The 1961–62 season was Colchester United's 20th season in their history and their first-ever season in the fourth tier of English football, the Fourth Division. Alongside competing in the Fourth Division, the club also participated in the FA Cup and the League Cup.

Colchester bounced back to the Third Division at the first time of asking, earning their first promotion in the club's history by finishing as runners–up. By the end of the campaign, Colchester trailed Millwall by just one point, winning 23 games and scoring 104 league goals with Bobby Hunt the division's top scorer. The club experienced their record victory during the season when they beat Bradford City 9–1 on 30 December.

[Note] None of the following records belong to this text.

Source: an optimization exercise on an open RTL-to-GDS flow (aim: small area, a short achievable clock period and few clock cycles per item). Production flows keep margins and buffers that such runs may drop.
The RTL was checked by simulation tests, not by an equivalence proof against the original design.

Design geo_corr, start of the top module:
module geo_corr (
    input  wire         clk,
    input  wire         rst,
    input  wire [31:0]  a0, a1, a2,
    input  wire [31:0]  b0, b1, b2,
    input  wire [31:0]  zofs, zgain,
    input  wire [31:0]  fxmin, fymin, fxmax, fymax,
    input  wire         in_valid,
    output reg          in_ready,
    input  wire [31:0]  in_x, in_y, in_z,
    output reg          out_valid,
    output reg  [31:0]  out_x, out_y, out_z,
    output reg  [2:0]   out_sat,
    output wire         mem_req,
    output wire [12:0]  mem_addr,
    input  wire [95:0]  mem_rdata
);
clock: 22.0 ns
lec_check: 0
abc_area: 1
cap_margin: 20
core_margin: 2
core_utilization: 40
cts_cluster_diameter: 120
cts_cluster_size: 18
place_density: 0.6
slew_margin: 20
standard.sh (not shown) runs the stock make flow with config.mk's settings and CLKGATE_MAP_FILE= SYNTH_SCRIPT=/design/flow/synth_recipe.tcl, a recipe that flattens the netlist after the stock synthesis.
==> flow/flow/run.sh <==
#!/bin/bash
# Layout: the standard ORFS flow (standard.sh: unchanged synthesis and steps, the design's
# clock and constraints), with two optimisation settings passed to it:
#  - the buffers that buffer_ports puts on every input and output port are
#    sky130_fd_sc_hd__buf_2 instead of the flow's default (a 10 um2 delay buffer);
#  - repair_timing aims for 16 ns of setup slack, so that it shortens the critical paths
#    (the clock period stays the design's).
set -euo pipefail
export BUFFER_PORTS_ARGS="-buffer_cell sky130_fd_sc_hd__buf_2"
export SETUP_SLACK_MARGIN=16
bash standard.sh > standard.log 2>&1
Testbench counts at the start, summed over its fixed seeds: cycles 33,824, items 2,048.
Next try:
--- a/flow/design.v
+++ b/flow/design.v
@@ -7825,27 +7825,28 @@
         if (h[23]) cx0 <= cxn;
         cx <= cxn; cy <= cyn;
         ma <= man;
         ma_ok <= ~(man[12] & man[7]);
     end
     wire [12:0] man = {rowc, 6'd0} + {6'd0, rowc} + {6'd0, colc};
     assign mem_req = mrq;
     assign mem_addr = {ma[12], ma[11:8] & {4{~ma[12]}}, ma[7] & ~(ma[12] & ma_ok), ma[6:0] & {7{ma_ok}}};
-    reg [33:0] rr0, rr1;                 
+    reg [33:0] rr0, rr1, rr2;            
     wire [33:0] rn0, rn1, rn2;
     wire rdone = h[30] | h[34] | h[38] | h[42];
     wire pload = h[13] | h[17] | h[21] | h[25];
     wire pslot = h[14] | h[18] | h[22] | h[26];
     reg [31:0] f2x, f2y;                 
     wire [31:0] pmop = h[13] ? {16'd0, fx} : h[17] ? {16'd0, fyr} : h[21] ? f2x : f2y;
     wire [15:0] pmdg = h[13] ? fx : (h[17] | h[25]) ? fyr : fxr;
     always @(posedge clk) begin
         rr0 <= pload ? {2'b00, pmop} : rdone ? rn0 : rr1;
-        rr1 <= rdone ? rn1 : rn2;        
+        rr1 <= rdone ? rn1 : rr2;
+        rr2 <= rn2;
     end
     reg [1:0] cs, cl;
     wire [1:0] cs_n = h[30] ? 2'd0 : cs + 2'd1;
     wire [1:0] cl_n = h[30] ? 2'd0 : (cs == 2'd3) ? cl + 2'd1 : cl;
     reg [31:0] wy [0:3];
     wire [1:0] wyi = cs_n - cl_n;
     wire [15:0] cone_n, ctwo_n, cneg_n;
     geo_booth_enc u_ce (.w(pload ? {16'd0, pmdg} : wy[wyi]), .one(cone_n), .two(ctwo_n), .neg(cneg_n));
@@ -7894,43 +7895,37 @@
         wy[0] <= (h[29] | h[30] | h[31] | h[32]) ? cw : wy[3];
         wy[1] <= wy[0]; wy[2] <= wy[1]; wy[3] <= wy[2];
     end
     reg [31:0] wring [0:3];
     reg [3:0] pc;
     wire [31:0] wuse = (pc < 4'd4) ? cw : wring[3];
     wire [15:0] lone_n, ltwo_n, lneg_n;
     geo_booth_enc u_le (.w(wuse), .one(lone_n), .two(ltwo_n), .neg(lneg_n));
-    reg [15:0] lone0, ltwo0, lneg0, lone1, ltwo1, lneg1, lone2, ltwo2, lneg2;
-    reg first0, first1, first2;          
+    reg [15:0] lone0, ltwo0, lneg0, lone1, ltwo1, lneg1;
+    reg first0, first1;                  
     wire firstn = (pc[1:0] == 2'd0);
     always @(posedge clk) begin
         pc <= h[24] ? 4'd0 : pc + 4'd1;
         wring[0] <= wuse; wring[1] <= wring[0]; wring[2] <= wring[1]; wring[3] <= wring[2];
         lone0 <= lone_n;  ltwo0 <= ltwo_n;  lneg0 <= lneg_n;  first0 <= firstn;
         lone1 <= ~lone_n; ltwo1 <= ~ltwo_n; lneg1 <= ~lneg_n; first1 <= ~firstn;
-        lone2 <= lone0;   ltwo2 <= ltwo0;   lneg2 <= lneg0;   first2 <= first0;
     end
     reg [95:0] nreg;
-    reg [31:0] n2d;                      
-    always @(posedge clk) begin
-        nreg <= mem_rdata;
-        n2d <= nreg[95:64];
-    end
+    always @(posedge clk) nreg <= mem_rdata;
     genvar g;
     generate for (g = 0; g < 3; g = g + 1) begin : g_lane
         reg [63:0] las, lac;
         wire [63:0] ts, tc;
         wire [33:0] rn;
-        wire [15:0] one = (g == 0) ? lone0 : (g == 1) ? ~lone1 : lone2;
-        wire [15:0] two = (g == 0) ? ltwo0 : (g == 1) ? ~ltwo1 : ltwo2;
-        wire [15:0] neg = (g == 0) ? lneg0 : (g == 1) ? ~lneg1 : lneg2;
-        wire        fst = (g == 0) ? first0 : (g == 1) ? ~first1 : first2;
-        wire [31:0] nd  = (g == 2) ? n2d : nreg[32*g +: 32];
-        geo_lane_tree u_t (.one(one), .two(two), .neg(neg), .n(nd),
+        wire [15:0] one = (g == 0) ? lone0 : ~lone1;
+        wire [15:0] two = (g == 0) ? ltwo0 : ~ltwo1;
+        wire [15:0] neg = (g == 0) ? lneg0 : ~lneg1;
+        wire        fst = (g == 0) ? first0 : ~first1;
+        geo_lane_tree u_t (.one(one), .two(two), .neg(neg), .n(nreg[32*g +: 32]),
                            .as_(las), .ac_(lac), .first(fst), .s(ts), .c(tc));
         geo_lane_sum u_s (.s(las), .c(lac), .r(rn));
         always @(posedge clk) begin
             las <= ts; lac <= tc;
         end
         if (g == 0) assign rn0 = rn;
         if (g == 1) assign rn1 = rn;
         if (g == 2) assign rn2 = rn;
Worst setup slack gets better by 0.065 ns.
Die area went down by 0.30%.
Final area is about the same.
Fmax went up by about 1.1%.
Testbench counts after the change, summed over its fixed seeds: cycles 33,824, items 2,048.

[static timing again, ports no longer ideal]
How much do the figures lean on ideal ports? The routed layouts below were timed once more, with nothing changed but the port constraints. Step 1, drivers: a clkbuf_16 drives clk and a buf_2 each remaining input, both assumed. Step 2 moves the port delays by t, midway between the first and last clock arrival at a register: inputs arrive t later, outputs are due t later. That takes back most of the time a late clock gives input paths. a / b / c = ideal ports / drivers / drivers and shift; a / b = the first two.
run	t (ns)	setup WS [ns]	latest minus earliest clock arrival (ns)
the first run	1.061	16.016 / 15.879 / 15.336	0.110 / 0.110
the second run	1.087	16.081 / 15.963 / 15.370	0.183 / 0.183
After both steps setup and hold are still met in every run listed. The setup slack of the second run, which loses most, moves by -0.118 ns with the drivers and by -0.711 ns with both steps.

In the cup competitions, first-round exits were experienced in both FA and League cups. Colchester were beaten at home to Crewe Alexandra in September in the League Cup, while it took Peterborough United three attempts to overcome Colchester in the FA Cup first round following a second replay.

Season overview
At the end of a very disappointing 1960–61 season, manager Benny Fenton cut his playing squad by ten players, with players including Neil Langman, Chic Milligan and Tommy Williams all released. The club was over £3,300 in debt, and so a fresh start required for the new season with a new, slimline squad. Just 17 players would be used in the new campaign, with eight of those playing over 40 of the 44 league games possible.

The season started well for Colchester, unbeaten in their first nine league games and scoring 31 goals in the first eight home games to top the Fourth Division table.

During Colchester's heaviest defeat of the season, a 5–0 reverse at York City, the 20-month old son of full back Tommy Millar drowned in a garden pond accident while Millar was playing in the game. This tragedy would also spell the end of Millar's Colchester career when he left to return to Scotland in early 1962. This coincided with a poor run of form and the club slipped to third in the table.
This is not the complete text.